In another Berkeley County case a deliveryman sued a homeowner when he twisted his ankle in a hole on the homeowner's property. Unfortunately, the deliveryman needed three surgeries on his foot and lost substantial wages from the accident. The defendant's attorney argued their client had no knowledge of the hole and their actions had not created the hole. The trial court granted the defendant's motion for a directed verdict.
These examples are common injuries which could occur on anyone's property. Workman, deliverymen, lawn workers, neighborhood children, we assume a risk for every person that we invite onto our property. Does a homeowner have a duty towards guests?
Homeowners do have a responsibility or duty to exercise ordinary care toward those individuals they have invited onto their property, either by express or implied invitation. Workers and contractors are generally considered invited guests.
So what is ordinary care?
It requires you as the homeowner to maintain safe conditions on the property. This includes eliminating all dangerous and hazardous conditions including: water, ice, snow, abrupt changes in flooring, poor lighting, or a hidden hazard, such as a hard to see hole in the ground.
In premise liability cases the courts will evaluate whether the owner had knowledge of the hazardous condition and whether they took appropriate steps to fix the condition or to adequately warn and protect persons who have been invited onto the property.
If the owner does not admit they knew about the condition, the court will evaluate if "constructive notice" existed, which means the hazardous condition had been present for a sufficient amount of time, and the homeowner should have noticed it if they had done a sufficient inspection of the property.
Homeowners Insurance and Premise Liability Lawsuits
So what do you if someone is injured on your property?
Contact your insurance company and find out what type of home liability insurance coverage you have for your property (ideally, you already know). Homeowner's liability insurance provides financial protection for you in case someone is injured on your property. Liability coverage will pay a certain amount in damages for injuries to another person if they are injured on your property. If the injuries were your fault, hopefully your insurance policy will cover the damages of the injured party. If the injuries were not caused by your negligent actions, you should contact a personal injury lawyer for help.
Hiring a Personal Injury Lawyer
Personal injury lawyers can help plaintiffs who have been injured on another person's property or they can defend claimants who have been sued for an injury on their property.
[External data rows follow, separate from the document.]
$ cat src/radix_integer_to_ascii.sv
// Top level: signed integer to text in a programmable radix, bit-serial divider.
// Depends on rita_pkg, the channels in rita_if.sv and assert_macros.svh.
//
// Use: write the radix (2..36, reset 10) at address 0 of the APB port while
// idle; its low six bits are kept, 0 or 1 acting as 2 and above 36 as 36.
// Send one signed value per item on i_value_ch. The text comes out on
// o_char_ch one character per item, most significant first, '-' leading a
// negative value, last set on the final one. Digits are split off by a
// restoring divider that shifts the magnitude one bit per cycle; the digits
// wait on a 32-deep shift-register stack until the last one is found.
// A new value is taken as soon as the final character sits in the output
// register, even if it is not yet taken. A stalled receiver only holds the
// character stream; nothing is dropped. Reset (synchronous, active low)
// empties the block and sets radix to 10.
`include "assert_macros.svh"

module radix_integer_to_ascii (
    input  logic                          i_clk,
    input  logic                          i_rst_n,
    rita_in_if.sink                       i_value_ch,
    rita_out_if.source                    o_char_ch,
    input  logic                          psel,
    input  logic                          penable,
    input  logic                          pwrite,
    input  logic [rita_pkg::ADDR_W-1:0]   paddr,
    input  logic [rita_pkg::DATA_W-1:0]   pwdata,
    output logic [rita_pkg::DATA_W-1:0]   prdata,
    output logic                          pready
);

    localparam int VW    = rita_pkg::VALUE_WIDTH;
    localparam int BIT_W = rita_pkg::BIT_W;
    localparam int CNT_W = rita_pkg::CNT_W;
    localparam int RW    = rita_pkg::RADIX_W;
    localparam int CW    = rita_pkg::CHAR_W;

    localparam logic [1:0] S_IDLE = 2'd0;
    localparam logic [1:0] S_DIV  = 2'd1;
    localparam logic [1:0] S_EMIT = 2'd2;

    logic [1:0]              r_state,     n_state;
    rita_pkg::t_digit        r_radix,     n_radix;
    rita_pkg::t_digit        r_radix_eff, n_radix_eff;
    logic [VW-1:0]           r_mag,       n_mag;
    rita_pkg::t_digit        r_rem,       n_rem;
    logic [BIT_W-1:0]        r_bit,       n_bit;
    logic [CNT_W-1:0]        r_count,     n_count;
    logic                    r_neg,       n_neg;
    rita_pkg::t_digit        r_stack [VW];
    rita_pkg::t_digit        n_stack [VW];
    logic                    r_out_valid, n_out_valid;
    logic [CW-1:0]           r_out_char,  n_out_char;
    logic                    r_out_last,  n_out_last;

    logic                    w_in_acc;
    logic                    w_slot;
    logic                    w_cfg_wr;
    logic [RW:0]             w_trial;
    logic [RW:0]             w_diff;
    logic                    w_ge;
    rita_pkg::t_digit        w_rem_next;
    logic [VW-1:0]           w_mag_next;

    assign i_value_ch.ready = (r_state == S_IDLE);
    assign w_in_acc         = i_value_ch.valid && (r_state == S_IDLE);
    assign w_slot           = !r_out_valid || o_char_ch.ready;

    assign o_char_ch.valid     = r_out_valid;
    assign o_char_ch.character = r_out_char;
    assign o_char_ch.last      = r_out_last;

    // APB register file: only the radix
    assign pready   = 1'b1;
    assign w_cfg_wr = psel && penable && pwrite && (paddr[2] == rita_pkg::REG_RADIX);
    assign prdata   = (paddr[2] == rita_pkg::REG_RADIX)
                    ? {{(rita_pkg::DATA_W - RW){1'b0}}, r_radix}
                    : '0;

    // one restoring division step
    assign w_trial    = {r_rem, r_mag[VW-1]};
    assign w_ge       = (w_trial >= {1'b0, r_radix_eff});
    assign w_diff     = w_trial - {1'b0, r_radix_eff};
    assign w_rem_next = w_ge ? w_diff[RW-1:0] : w_trial[RW-1:0];
    assign w_mag_next = {r_mag[VW-2:0], w_ge};

    always_comb begin
        n_state     = r_state;
        n_radix     = w_cfg_wr ? pwdata[RW-1:0] : r_radix;
        n_radix_eff = r_radix_eff;
        n_mag       = r_mag;
        n_rem       = r_rem;
        n_bit       = r_bit;
        n_count     = r_count;
        n_neg       = r_neg;
        n_stack     = r_stack;
        n_out_valid = r_out_valid && !o_char_ch.ready;
        n_out_char  = r_out_char;
        n_out_last  = r_out_last;

        case (r_state)
            S_IDLE: begin
                if (w_in_acc) begin
                    n_neg       = i_value_ch.value[VW-1];
                    n_mag       = i_value_ch.value[VW-1]
                                ? (~i_value_ch.value + 1'b1)
                                : i_value_ch.value;
                    n_radix_eff = rita_pkg::clamp_radix(r_radix);
                    n_rem       = '0;
                    n_bit       = '0;
                    n_count     = '0;
                    n_state     = S_DIV;
                end
            end
            S_DIV: begin
                n_mag = w_mag_next;
                if (r_bit == BIT_W'(VW - 1)) begin
                    n_stack[0] = w_rem_next;
                    for (int k = 1; k < VW; k++) begin
                        n_stack[k] = r_stack[k-1];
                    end
                    n_count = r_count + 1'b1;
                    n_rem   = '0;
                    n_bit   = '0;
                    if (w_mag_next == '0) begin
                        n_state = S_EMIT;
                    end
                end else begin
                    n_rem = w_rem_next;
                    n_bit = r_bit + 1'b1;
                end
            end
            S_EMIT: begin
                if (w_slot) begin
                    n_out_valid = 1'b1;
                    if (r_neg) begin
                        n_out_char = rita_pkg::CH_MINUS;
                        n_out_last = 1'b0;
                        n_neg      = 1'b0;
                    end else begin
                        n_out_char = rita_pkg::digit_to_ascii(r_stack[0]);
                        n_out_last = (r_count == CNT_W'(1));
                        for (int k = 0; k < VW - 1; k++) begin
                            n_stack[k] = r_stack[k+1];
                        end
                        n_count = r_count - 1'b1;
                        if (r_count == CNT_W'(1)) begin
                            n_state = S_IDLE;
                        end
                    end
                end
            end
            default: begin
                n_state = S_IDLE;
            end
        endcase
    end

    always_ff @(posedge i_clk) begin
        if (!i_rst_n) begin
            r_state     <= S_IDLE;
            r_radix     <= rita_pkg::RADIX_RESET;
            r_count     <= '0;
            r_neg       <= 1'b0;
            r_bit       <= '0;
            r_out_valid <= 1'b0;
        end else begin
            r_state     <= n_state;
            r_radix     <= n_radix;
            r_count     <= n_count;
            r_neg       <= n_neg;
            r_bit       <= n_bit;
            r_out_valid <= n_out_valid;
        end
    end

    always_ff @(posedge i_clk) begin
        r_radix_eff <= n_radix_eff;
        r_mag       <= n_mag;
        r_rem       <= n_rem;
        r_stack     <= n_stack;
        r_out_char  <= n_out_char;
        r_out_last  <= n_out_last;
    end

    `RITA_ASSERT(a_idle_clean, i_clk, i_rst_n, (r_state == S_IDLE) |-> (r_count == '0 && !r_neg))
    `RITA_ASSERT(a_start_div, i_clk, i_rst_n, w_in_acc |=> (r_state == S_DIV && r_bit == '0))
    `RITA_ASSERT(a_stack_room, i_clk, i_rst_n, (r_state == S_DIV) |-> (r_count < CNT_W'(VW)))
    `RITA_ASSERT(a_emit_pending, i_clk, i_rst_n, (r_state == S_EMIT) |-> (r_count != '0))

endmodule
If you have been injured on another person's property, you may be awarded damages from the homeowner's insurance. It is important not to make a statement to the insurance company or accept a settlement payment until you are fully aware of the cost of your personal injuries and you have discussed your case with a personal injury lawyer.
Although many injuries are minor, some injuries can be very serious. Rehabilitation costs, medical costs and lost wages caused by your personal injury can be very high. Personal injury lawyers have handled hundreds of cases; many just like yours. They can review your claim and make sure your get the compensation you need to recover from your personal injury.